The default additive seasonality assumes the seasonal effect is constant regardless of the trend’s height. If your time series shows that seasonal swings get bigger as the trend grows (classic in business growth), you need multiplicative seasonality.
# Let's get more specific with our seasonality
model = Prophet(
yearly_seasonality=8, # Increase the Fourier order for more complex yearly patterns
seasonality_mode='multiplicative' # For when seasonality scales with trend
)
# You can also add custom seasonality for, say, a quarterly effect
model.add_seasonality(name='quarterly', period=91.25, fourier_order=4)
The Holiday Problem (or “The Trap”)
Holidays are both Prophet’s killer feature and its easiest way to shoot yourself in the foot. You provide a list of holiday dates, and Prophet models an effect for them. The critical, often-missed detail: it assumes this effect is additive and consistent for a window around the holiday. This is fantastic for Black Friday. It’s disastrous for a holiday like Christmas, where the effect isn’t just on the day but involves a complex week-long build-up and drop-off.
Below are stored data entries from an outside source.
Design Lorenz3D, start of the top module:
module Lorenz3D(
    clk,
    rst,
    seed_x,
    seed_y,
    seed_z,
    pinX,
    pinY,
    pinZ,
	serial_data,
    x,
    y,
    z
    );
	input wire clk;
    input wire rst;
    input wire [31:0] seed_x;
    input wire [31:0] seed_y;
    input wire [31:0] seed_z;
    output wire pinX;
    output wire pinY;
    output wire pinZ;
    output wire serial_data;
    output wire [31:0] x;
    output wire [31:0] y;
    output wire [31:0] z;
    reg [2:0] i;
    wire [7:0] inputdata;
    wire       done_bit;
    reg        start;
    wire       active;
    wire       out_serial;
    reg        triger;
    reg [3:0] count;
	wire signed [31:0] xm , ym , zm;
	wire signed [31:0] scale = {7'b0001001 , 25'b0000001111010111000010100};
	reg [31:0] key; 
	reg [2:0]  i_n;
	reg        start_n;
	reg        triger_n;
	reg [31:0] key_n;
	wire slowclock;
	wire slowclock_rise;
	Slowclock clock ( .clk(clk), .rst(rst), .slowclock(slowclock), .slowclock_rise(slowclock_rise));
    Lorenz  L1(
     .clk(clk),
     .rst(rst),
     .en(slowclock_rise),
     .seed_x(seed_x),
     .seed_y(seed_y),
     .seed_z(seed_z),
     .x(x),
     .y(y),
     .z(z)
    );
	UART_Tx1  #(435) U1 ( .clk(clk), .rst(rst), .Tx_s(start), .Tx_Data(inputdata), .Tx_Active(active),  .Tx_serial_out(out_serial), .Tx_Done(done_bit));
	always@(posedge clk)
    begin
        i_n = i;
        start_n = start;
        triger_n = triger;
        key_n = key;
        if(done_bit == 1'b1)
        begin
            i_n = i_n + 1;
        end
        if( i_n == 3'b000 && triger_n == 1'b1)
        begin
            key_n = x;            
            start_n = 1;
            triger_n = 0;
        end
        if(i_n == 3'b100)
        begin
            i_n = 0;
            triger_n = 1;
        end
        if (rst)
        begin
            i <= 0;
            start <= 0;
            triger <= 1;
        end
        else
        begin
  ...
Size in the first run: ~240 flip-flops, about 77,000 µm² of cells after synthesis.
make LEC_CHECK=0 CAP_MARGIN=40 CORE_MARGIN=2 CORE_UTILIZATION=72 CTS_CLUSTER_SIZE=25 HOLD_SLACK_MARGIN=0.3 MAX_ROUTING_LAYER=met4 PLACE_DENSITY=0.91 SETUP_SLACK_MARGIN=0.07 SLEW_MARGIN=10 TNS_END_PERCENT=60 finish   # period 11.1 ns
run.sh (not shown) runs the stock make flow with config.mk's settings and CLKGATE_MAP_FILE=.
The first run completed, yet does not pass: negative setup slack.
Then changed:
CAP_MARGIN = 0   (was 40)
PLACE_DENSITY = default   (was 0.91)
SETUP_SLACK_MARGIN = 1.47   (was 0.07)
Outcome: The changed run ran to the end with violations: negative setup slack; critical path depth went up by 3; maximum frequency went up slightly; cell area went up by a few percent; via count went up slightly; wire length went up by a few percent; final cell count went up slightly; non-clock buffer count went up by 142; global-route usage went up by 0.42 points; die size does not change.
Then changed:
CAP_MARGIN = 20   (was 0)
CTS_CLUSTER_SIZE = 21   (was 25)
HOLD_SLACK_MARGIN = default   (was 0.3)
SETUP_SLACK_MARGIN = default   (was 1.47)
SLEW_MARGIN = 20   (was 10)
TNS_END_PERCENT = default   (was 60)
clock period = 11.2 ns   (was 11.1 ns; I/O delays follow)
The new run completed, yet does not pass: negative setup slack.
Routed wire length came out lower by 5.4%.
Critical path depth came out lower by 4.
Final area came out lower by 3.1%.
Hold slack loses 0.021 ns.
Count of clock-buffer cells in the layout came out higher by 2.
Via count came out lower by about 3%.
Then changed:
CORE_UTILIZATION = 57   (was 72)
CTS_CLUSTER_SIZE = default   (was 21)
MAX_ROUTING_LAYER = default   (was met4)
SETUP_SLACK_MARGIN = 3.75   (was default)
clock period = 14.0 ns   (was 11.2 ns; I/O delays follow)
What happened: Now the flow produced a clean layout; register-to-register slack improves by 2.8 ns; worst setup slack is better by 2.8 ns; synthesized cell count is unchanged; count of clock-buffer cells in the layout decreases by 3; wire length is higher by 7.8%; via count went down by 3.0%.

The RTL this note starts from:
==> flow/design.v <==
`timescale 1ns / 1ps
module signed_mult(a , b , out);
    output [31:0] out;
    input signed [31:0] a;
    input signed [31:0] b;
    wire signed [63:0] mult_out;
    assign mult_out = a*b;
    assign out  = {mult_out[63] , mult_out[55:25]};
endmodule
`timescale 1ns / 1ps
module Lorenz(clk , rst , en , seed_x , seed_y , seed_z , x , y , z);
    wire signed [31:0] sigma = {7'b0001010 , 25'b0};  
    wire signed [31:0] beta = {7'b0000010 , 25'b1010101010101010101010101};  
    wire signed [31:0] rho = {7'b0011100 , 25'b0};  
    wire signed [31:0] scale = {7'b0000001 , 20'b10000000001010101010};
    wire signed [31:0] dt = {7'b0 , 20'b00000001000000000000};
    parameter signed [31:0] xo = {7'b1000001 , 25'b0};  
    parameter signed [31:0] yo = {7'b0 , 25'b0001100110011001100110011};  
    parameter signed [31:0] zo = {7'b0011001 , 25'b0};  
    input wire clk;
    input wire rst;
    input wire en;
    input wire signed [31:0] seed_x;
    input wire signed [31:0] seed_y;
    input wire signed [31:0] seed_z;
    output reg signed [31:0] x;
    output reg signed [31:0] y;
    output reg signed [31:0] z;
    reg signed [26:0] dx;
    reg signed [26:0] dy;
    reg signed [26:0] dz;
    wire signed [31:0] m1 , m2 , m3 , m4 , m5 , m6 , m7 , m8 , m9;
    signed_mult sm1 (.a(m1) , .b(sigma) , .out(m2));
    signed_mult sm2 (.a(m3) , .b(m4) , .out(m5));
    signed_mult sm3 (.a(m3) , .b(y) , .out(m6));
    signed_mult sm4 (.a(m7) , .b(beta) , .out(m8));
    assign m1 = (y - x) >>> 8;
    assign m3 = x >>> 8;
    assign m4 = rho - z;
    assign m7 = z >>> 8;
    assign m9 = (y >>> 8);
    always@(posedge clk)
    begin
        if (rst)
        begin
            x <= seed_x;
            y <= seed_y;
            z <= seed_z;
        end
        else if (en)
        begin
            x <= x + m2;
            y <= y + m5 - m9;
            z <= z + m6 - m8;
        end
    end
endmodule
`timescale 1ns / 1ps
module Slowclock(
    input clk,
    input rst,
    output slowclock,
    output slowclock_rise
    );
    reg [25:0] counter;
    reg clockout;
    always@(posedge clk)
    begin
        if (rst)
        begin
            counter <= 0;
            clockout <= 0;
        end
        else if( counter == 1)
        begin
            clockout <= !clockout;        
            counter <= 0;
        end
        else
            counter <= counter + 1;
    end
    assign slowclock = clockout;
    assign slowclock_rise = (counter == 1) && !clockout;
endmodule
`timescale 1ns / 1ps
module UART_Tx1
    #(parameter CLKS_PER_BIT = 435)
    (
        input clk,
        input rst,
        input Tx_s,
        input [7:0] Tx_Data,
        output Tx_Active,
        output reg Tx_serial_out,
        output Tx_Done
    );
    localparam TX_IDLE = 3'b000;
    localparam TX_START_BIT = 3'b001;
    localparam TX_DATA_SEND = 3'b010;
    localparam TX_STOP = 3'b011;
    localparam TX_CLEAN = 3'b100;
    reg [2:0] MAIN_STATE;
    reg [9:0] clk_count;
    reg [2:0] Bit_Index;
    reg [7:0] Send_Data;
    reg       Done;
    reg       Active;
    always@(posedge clk)
    begin
        if (rst)
        begin
            MAIN_STATE <= TX_IDLE;
            clk_count <= 0;
            Bit_Index <= 0;
            Send_Data <= 0;
            Done <= 1'b0;
            Active <= 1'b0;
            Tx_serial_out <= 1'b1;
        end
        else
        case(MAIN_STATE)
            TX_IDLE:
                begin
                    Tx_serial_out <= 1'b1;
                    Done <= 1'b0;
                    clk_count <= 1'b0;
                    Bit_Index <= 1'b0;
                    if(Tx_s == 1'b1)
                        begin
                            Active <= 1'b1;
                            Send_Data <= Tx_Data;
                            MAIN_STATE <= TX_START_BIT;
                        end
                     else
                        MAIN_STATE <= TX_IDLE;
                end
            TX_START_BIT:
                begin
                    Tx_serial_out <= 1'b0;
                    if(clk_count < CLKS_PER_BIT - 1)
                        begin
                            clk_count <= clk_count + 1;
                            MAIN_STATE <= TX_START_BIT;
                        end
                    else
                        begin    
                            clk_count <= 1'b0;
                            MAIN_STATE <= TX_DATA_SEND;
                        end
                end       
            TX_DATA_SEND:
                begin
                    Tx_serial_out <= Send_Data[Bit_Index];
                    if(clk_count < CLKS_PER_BIT - 1)
                        begin
                            clk_count <= clk_count + 1;
                            MAIN_STATE <= TX_DATA_SEND;
                        end
                    else
                        begin
                            clk_count <= 1'b0;
                            if(Bit_Index < 7)
                                begin
                                    Bit_Index <= Bit_Index + 1;
                                    MAIN_STATE <= TX_DATA_SEND;
                                end
                            else
                                begin
                                    Bit_Index <= 1'b0;
                                    MAIN_STATE <= TX_STOP;
                                end
                        end
                end
            TX_STOP:
                begin
                    Tx_serial_out <= 1'b1;
                    if(clk_count < CLKS_PER_BIT - 1)
                        begin
                            clk_count <= clk_count + 1;
                            MAIN_STATE <= TX_STOP;
                        end
                    else
                        begin
                            Done <= 1'b1;
                            clk_count <= 1'b0;
                            MAIN_STATE <= TX_CLEAN;
                            Active <= 1'b0;
                        end    
                end
            TX_CLEAN:
                begin
                    Done <= 1'b1;
                    MAIN_STATE <= TX_IDLE;
                end
            default:
                MAIN_STATE <= TX_IDLE;    
        endcase
    end
    assign Tx_Active = Active;
    assign Tx_Done = Done;
endmodule
`timescale 1ns / 1ps
module delta_sigma_dac(clk, rst, PWM_in, PWM_out);
input wire clk;
input wire rst;
input wire [15:0] PWM_in;
output reg PWM_out;
reg [16:0] PWM_accumulator;
wire [16:0] PWM_sum = PWM_accumulator + PWM_in;
always @(posedge clk) 
begin
     if (rst)
     begin
          PWM_accumulator <= 0;
          PWM_out <= 0;
     end
     else
     begin
          PWM_out <= PWM_sum[16];
          PWM_accumulator <= {1'b0, PWM_sum[15:0]};
     end
end 
endmodule
`timescale 1ns / 1ps
module Lorenz3D(
    clk,
    rst,
    seed_x,
    seed_y,
    seed_z,
    pinX,
    pinY,
    pinZ,
	serial_data,
    x,
    y,
    z
    );
	input wire clk;
    input wire rst;
    input wire [31:0] seed_x;
    input wire [31:0] seed_y;
    input wire [31:0] seed_z;
    output wire pinX;
    output wire pinY;
    output wire pinZ;
    output wire serial_data;
    output wire [31:0] x;
    output wire [31:0] y;
    output wire [31:0] z;
    reg [2:0] i;
    wire [7:0] inputdata;
    wire       done_bit;
    reg        start;
    wire       active;
    wire       out_serial;
    reg        triger;
    reg [3:0] count;
	wire signed [31:0] xm , ym , zm;
	wire signed [31:0] scale = {7'b0001001 , 25'b0000001111010111000010100};
	reg [31:0] key; 
	reg [2:0]  i_n;
	reg        start_n;
	reg        triger_n;
	reg [31:0] key_n;
	wire slowclock;
	wire slowclock_rise;
	Slowclock clock ( .clk(clk), .rst(rst), .slowclock(slowclock), .slowclock_rise(slowclock_rise));
    Lorenz  L1(
     .clk(clk),
     .rst(rst),
     .en(slowclock_rise),
     .seed_x(seed_x),
     .seed_y(seed_y),
     .seed_z(seed_z),
     .x(x),
     .y(y),
     .z(z)
    );
	UART_Tx1  #(435) U1 ( .clk(clk), .rst(rst), .Tx_s(start), .Tx_Data(inputdata), .Tx_Active(active),  .Tx_serial_out(out_serial), .Tx_Done(done_bit));
	always@(posedge clk)
    begin
        i_n = i;
        start_n = start;
        triger_n = triger;
        key_n = key;
        if(done_bit == 1'b1)
        begin
            i_n = i_n + 1;
        end
        if( i_n == 3'b000 && triger_n == 1'b1)
        begin
            key_n = x;            
            start_n = 1;
            triger_n = 0;
        end
        if(i_n == 3'b100)
        begin
            i_n = 0;
            triger_n = 1;
        end
        if (rst)
        begin
            i <= 0;
            start <= 0;
            triger <= 1;
        end
        else
        begin
            i <= i_n;
            start <= start_n;
            triger <= triger_n;
            key <= key_n;
        end
    end
	delta_sigma_dac d1 (.clk(clk), .rst(rst), .PWM_in(x[31:9]), .PWM_out(pinX));
    delta_sigma_dac d2 (.clk(clk), .rst(rst), .PWM_in(y[31:9]), .PWM_out(pinY));
	delta_sigma_dac d3 (.clk(clk), .rst(rst), .PWM_in(z[31:9]), .PWM_out(pinZ));
	signed_mult sm1 (.a(x) , .b(scale) , .out(xm));
	signed_mult sm2 (.a(y) , .b(scale) , .out(ym));
	signed_mult sm3 (.a(z) , .b(scale) , .out(zm));
	assign serial_data = out_serial;
    assign inputdata = key[((i + 1) * 8 - 1) -: 8];
endmodule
If you just blindly add a standard US holidays list, your model will try to find a consistent “bump” on December 25th, which will likely mess up the entire surrounding week. You must be surgical. Define the specific days you want to model and consider the lower-level add_regressor function for complex events.
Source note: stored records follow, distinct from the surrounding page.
alpha:
// comparator_latch
module comparator_latch #
(
  parameter n_to_response_time = -1038,
  parameter p_to_response_time = -1020,
  parameter const_response_time = 1285,
  parameter n_to_tau = -1248,
  parameter p_to_tau = 1037,
  parameter const_tau = 1042,
  parameter n_to_response_time_lh = -1752,
  parameter p_to_response_time_lh = -1006,
  parameter const_response_time_lh = 1185,
  parameter n_to_tau_lh = 1131,
  parameter p_to_tau_lh = -1115,
  parameter const_tau_lh = 1529
)
(
  input clk,
  input reset,
  input sys_clk,
  input [15-1:0] n,
  input [15-1:0] p,
  output [35-1:0] out
);
For scale: ~6,800 cells after synthesis, roughly 25 flip-flops, roughly 68 I/O pins, ~57,000 um^2 of cells after synthesis.
Settings: LEC_CHECK=0, ABC_AREA=1, CAP_MARGIN=20, CORE_ASPECT_RATIO=0.5, CORE_MARGIN=2, CORE_UTILIZATION=71, CTS_CLUSTER_DIAMETER=272, CTS_CLUSTER_SIZE=96, PLACE_DENSITY=0.38, SLEW_MARGIN=20; clock period 13.3 ns.
run.sh (not shown) runs the stock make flow with config.mk's settings and CLKGATE_MAP_FILE=.
alpha: GRT-0116 in global routing (5_1_grt) -> run aborted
# A better way to handle a complex holiday like Christmas
christmas_df = pd.DataFrame({
'holiday': 'christmas',
'ds': pd.to_datetime(['2020-12-24', '2020-12-25', '2020-12-26',
'2021-12-24', '2021-12-25', '2021-12-26']), # ... add all years
'lower_window': -1, # Effect starts one day before ('ds')
'upper_window': 1, # Effect ends one day after ('ds')
})
model = Prophet(holidays=christmas_df)
Final Reality Check
Prophet is a powerful tool, not a crystal ball. Its greatest strength—making reasonable defaults—is also its greatest weakness. It will happily produce a beautiful, confident, and completely wrong forecast if you feed it garbage or misapply it. Always:
- Plot your components (
model.plot_components(forecast)). Does the trend make sense? Does the weekly seasonality look logical (e.g., higher sales on weekends)? - Hold out some data and measure error. Don’t just look at the pretty graph.
- Question the uncertainty intervals. They are based on historical volatility. If your future is fundamentally different from your past (a new competitor, a pandemic), those intervals are a fantasy.
It’s a model that rewards a thoughtful, iterative approach. Tune it, question it, and for heaven’s sake, don’t just accept the first forecast it gives you.